Probing the activity of transition metal M and heteroatom N(4) co-doped in vacancy fullerene (M–N(4)–C(64), M = Fe, Co, and Ni) towards the oxygen reduction reaction by density functional theory

In this study, a novel type oxygen reduction reaction (ORR) electrocatalyst is explored using density functional theory (DFT); the catalyst consists of transition metal M and heteroatom N(4) co-doped in vacancy fullerene (M–N(4)–C(64), M = Fe, Co, and Ni). Mulliken charge analysis shows that the metal center is the reaction site of ORR. PDOS analysis indicates that in M–N(4)–C(64), the interaction between Fe–N(4)–C(64) and the adsorbate is the strongest, followed by Co–N(4)–C(64) and Ni–N(4)–C(64). This is consistent with the calculated adsorption energies. By analyzing and comparing the adsorption energies of ORR intermediates and activation energies and reaction energies of all elemental reactions in M–N(4)–C(64) (M = Fe, Co, and Ni), two favorable ORR electrocatalysts, Fe–N(4)–C(64) and Co–N(4)–C(64), are selected.
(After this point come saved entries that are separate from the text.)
## config.mk

```make
export PLATFORM = sky130hd
export DESIGN_NAME = ivl_timer
export DESIGN_NICKNAME = d
export VERILOG_FILES = /design/src/rtl/ivl_timer_pkg.sv /design/src/rtl/ivl_timer_core.sv /design/src/rtl/ivl_timer_bus.sv /design/src/rtl/ivl_timer.sv
export SDC_FILE = /design/constraint.sdc
export NUM_CORES = 1
export LEC_CHECK = 0
export ABC_AREA = 1
export BUFFER_PORTS_ARGS = -buffer_cell sky130_fd_sc_hd__buf_2
export CORE_ASPECT_RATIO = 1.75
export CORE_MARGIN = 2
export CORE_UTILIZATION = 56
export CTS_CLUSTER_SIZE = 40
export DETAILED_ROUTE_END_ITERATION = 8
export GPL_ROUTABILITY_DRIVEN = 0
export GPL_TIMING_DRIVEN = 0
export MAX_ROUTING_LAYER = met4
export PLACE_DENSITY_LB_ADDON = 0.15
export REMOVE_ABC_BUFFERS = 1
export SLEW_MARGIN = 15
export SYNTH_ARGS = -nofsm -noshare
export SYNTH_HDL_FRONTEND = slang
export SYNTH_SLANG_ARGS = --single-unit
```

## constraint.sdc

```tcl
create_clock -name clk -period 4.87 [get_ports clk]
set_input_delay 1.461 -clock clk [delete_from_list [all_inputs] [get_ports clk]]
set_output_delay 1.461 -clock clk [all_outputs]
set_load 0.03 [all_outputs]
```
--- src/rtl/vic_top.sv ---
module vic_top
  import vic_pkg::*;
(
  input  logic              clk_i,
  input  logic              rst_ni,
  input  logic [CH_N-1:0]   evt_i,
  input  logic              we_i,
  input  logic [ADDR_W-1:0] addr_i,
  input  logic [BYTE_W-1:0] wdata_i,
  output logic [BYTE_W-1:0] rdata_o,
  output logic              irq_o,
  input  logic              ack_ni,
  input  logic              pri_in_ni,
  output logic              pri_out_no,
  output logic [7:0]        vec_o,
  output logic              vec_valid_o
);
  logic [CH_N-1:0] en_q, mask_q, pend_q, isr_q, req;
  logic [VB_W-1:0] vbase_q;
  logic            soft_q;
  logic            win_any, take;
  logic [CH_W-1:0] win_id;

  always_ff @(posedge clk_i or negedge rst_ni) begin
    if (!rst_ni) begin
      vbase_q <= '0;
      soft_q  <= 1'b0;
    end else if (we_i && addr_i == A_VEC) begin
      vbase_q <= wdata_i[BYTE_W-1 -: VB_W];
      soft_q  <= wdata_i[MODE_BIT];
    end
  end

  for (genvar c = 0; c < CH_N; c++) begin : g_ch
    localparam int  BIT = c % BYTE_W;
    localparam bit  HI  = (c >= BYTE_W);
    localparam logic [ADDR_W-1:0] EN_A   = HI ? A_EN_HI   : A_EN_LO;
    localparam logic [ADDR_W-1:0] MASK_A = HI ? A_MASK_HI : A_MASK_LO;
    localparam logic [ADDR_W-1:0] PEND_A = HI ? A_PEND_HI : A_PEND_LO;
    localparam logic [ADDR_W-1:0] ISR_A  = HI ? A_ISR_HI  : A_ISR_LO;
    vic_chan u_chan (
      .clk_i      (clk_i),
      .rst_ni     (rst_ni),
      .evt_i      (evt_i[c]),
      .en_we_i    (we_i && addr_i == EN_A),
      .en_d_i     (wdata_i[BIT]),
      .mask_we_i  (we_i && addr_i == MASK_A),
      .mask_d_i   (wdata_i[BIT]),
      .pend_clr_i (we_i && addr_i == PEND_A && !wdata_i[BIT]),
      .isr_clr_i  (we_i && addr_i == ISR_A && !wdata_i[BIT]),
      .take_i     (take && win_id == CH_W'(c)),
      .soft_i     (soft_q),
      .en_o       (en_q[c]),
      .mask_o     (mask_q[c]),
      .pend_o     (pend_q[c]),
      .isr_o      (isr_q[c])
    );
  end

  vic_prio u_prio (
    .clk_i     (clk_i),
    .rst_ni    (rst_ni),
    .en_i      (en_q),
    .mask_i    (mask_q),
    .pend_i    (pend_q),
    .isr_i     (isr_q),
    .req_o     (req),
    .irq_o     (irq_o),
    .win_any_o (win_any),
    .win_id_o  (win_id)
  );

  vic_ack u_ack (
    .clk_i       (clk_i),
    .rst_ni      (rst_ni),
    .ack_ni      (ack_ni),
    .pri_in_ni   (pri_in_ni),
    .win_any_i   (win_any),
    .win_id_i    (win_id),
    .vbase_i     (vbase_q),
    .vec_o       (vec_o),
    .vec_valid_o (vec_valid_o),
    .pri_out_no  (pri_out_no),
    .take_o      (take)
  );

  always_comb begin
    unique case (addr_i)
      A_EN_HI:   rdata_o = en_q[CH_N-1:BYTE_W];
      A_EN_LO:   rdata_o = en_q[BYTE_W-1:0];
      A_PEND_HI: rdata_o = pend_q[CH_N-1:BYTE_W];
      A_PEND_LO: rdata_o = pend_q[BYTE_W-1:0];
      A_ISR_HI:  rdata_o = isr_q[CH_N-1:BYTE_W];
      A_ISR_LO:  rdata_o = isr_q[BYTE_W-1:0];
      A_MASK_HI: rdata_o = mask_q[CH_N-1:BYTE_W];
      A_MASK_LO: rdata_o = mask_q[BYTE_W-1:0];
      A_VEC:     rdata_o = {vbase_q, soft_q, 3'b000};
      default:   rdata_o = '0;
    endcase
  end

  a_r8_grant_sets_isr: assert property (@(posedge clk_i) disable iff (!rst_ni)
    (vec_valid_o && soft_q) |=> isr_q[$past(vec_o[CH_W-1:0])]);
  a_r2_vector_base: assert property (@(posedge clk_i) disable iff (!rst_ni)
    vec_valid_o |-> (vec_o[7:4] == vbase_q && irq_o));
endmodule

--- config.mk ---
export PLATFORM = sky130hd
export DESIGN_NAME = vic_top
export DESIGN_NICKNAME = d
export VERILOG_FILES = /design/src/rtl/vic_pkg.sv /design/src/rtl/vic_chan.sv /design/src/rtl/vic_prio.sv /design/src/rtl/vic_ack.sv /design/src/rtl/vic_top.sv
export SDC_FILE = /design/constraint.sdc
export NUM_CORES = 1
export LEC_CHECK = 0
export BUFFER_PORTS_ARGS = -buffer_cell sky130_fd_sc_hd__buf_2
export CORE_UTILIZATION = 45
export DETAILED_ROUTE_END_ITERATION = 7
export PLACE_DENSITY = 0.62
export SYNTH_ARGS = -nofsm -noshare
export SYNTH_HDL_FRONTEND = slang
export SYNTH_SLANG_ARGS = --single-unit
--- constraint.sdc ---
create_clock -name clk_i -period 3.5 [get_ports clk_i]
set_input_delay 0.35 -clock clk_i [delete_from_list [all_inputs] [get_ports clk_i]]
set_output_delay 0.35 -clock clk_i [all_outputs]
set_load 0.02 [all_outputs]
## config.mk

```make
export PLATFORM = sky130hd
export DESIGN_NAME = tdmber_top
export DESIGN_NICKNAME = d
export VERILOG_FILES = /design/src/rtl/tdmber_pkg.sv /design/src/rtl/tdmber_slot_timer.sv /design/src/rtl/tdmber_regs.sv /design/src/rtl/tdmber_prbs_gen.sv /design/src/rtl/tdmber_checker.sv /design/src/rtl/tdmber_top.sv
export SDC_FILE = /design/constraint.sdc
export NUM_CORES = 1
export LEC_CHECK = 0
export BUFFER_PORTS_ARGS = -buffer_cell sky130_fd_sc_hd__buf_2
export CELL_PAD_IN_SITES_DETAIL_PLACEMENT = 1
export CELL_PAD_IN_SITES_GLOBAL_PLACEMENT = 1
export CORE_ASPECT_RATIO = 1.2
export CORE_MARGIN = 2
export CORE_UTILIZATION = 30
export CTS_BUF_LIST = sky130_fd_sc_hd__clkbuf_16
export CTS_CLUSTER_DIAMETER = 80
export DETAILED_ROUTE_END_ITERATION = 16
export GPL_ROUTABILITY_DRIVEN = 0
export MAX_ROUTING_LAYER = met4
export PLACE_DENSITY_LB_ADDON = 0.05
export SETUP_SLACK_MARGIN = 0.2
export SYNTH_ARGS = -nofsm -noshare
export SYNTH_HDL_FRONTEND = slang
export SYNTH_SLANG_ARGS = --single-unit
export TNS_END_PERCENT = 30
```

## constraint.sdc

```tcl
create_clock -name clk -period 2.8 [get_ports clk]
set_input_delay 0.14 -clock clk [delete_from_list [all_inputs] [get_ports clk]]
set_output_delay 0.14 -clock clk [all_outputs]
set_load 0.01 [all_outputs]
```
Both exhibited conduction through the more efficient 4e(−) reduction pathway. Moreover, PES diagrams indicate that the whole reaction energy variation in the favorable ORR pathways of Fe–N(4)–C(64) and Co–N(4)–C(64) is degressive, which is conducive to positive-going reactions. This study offers worthwhile information for the improvement of cathode materials for fuel cells.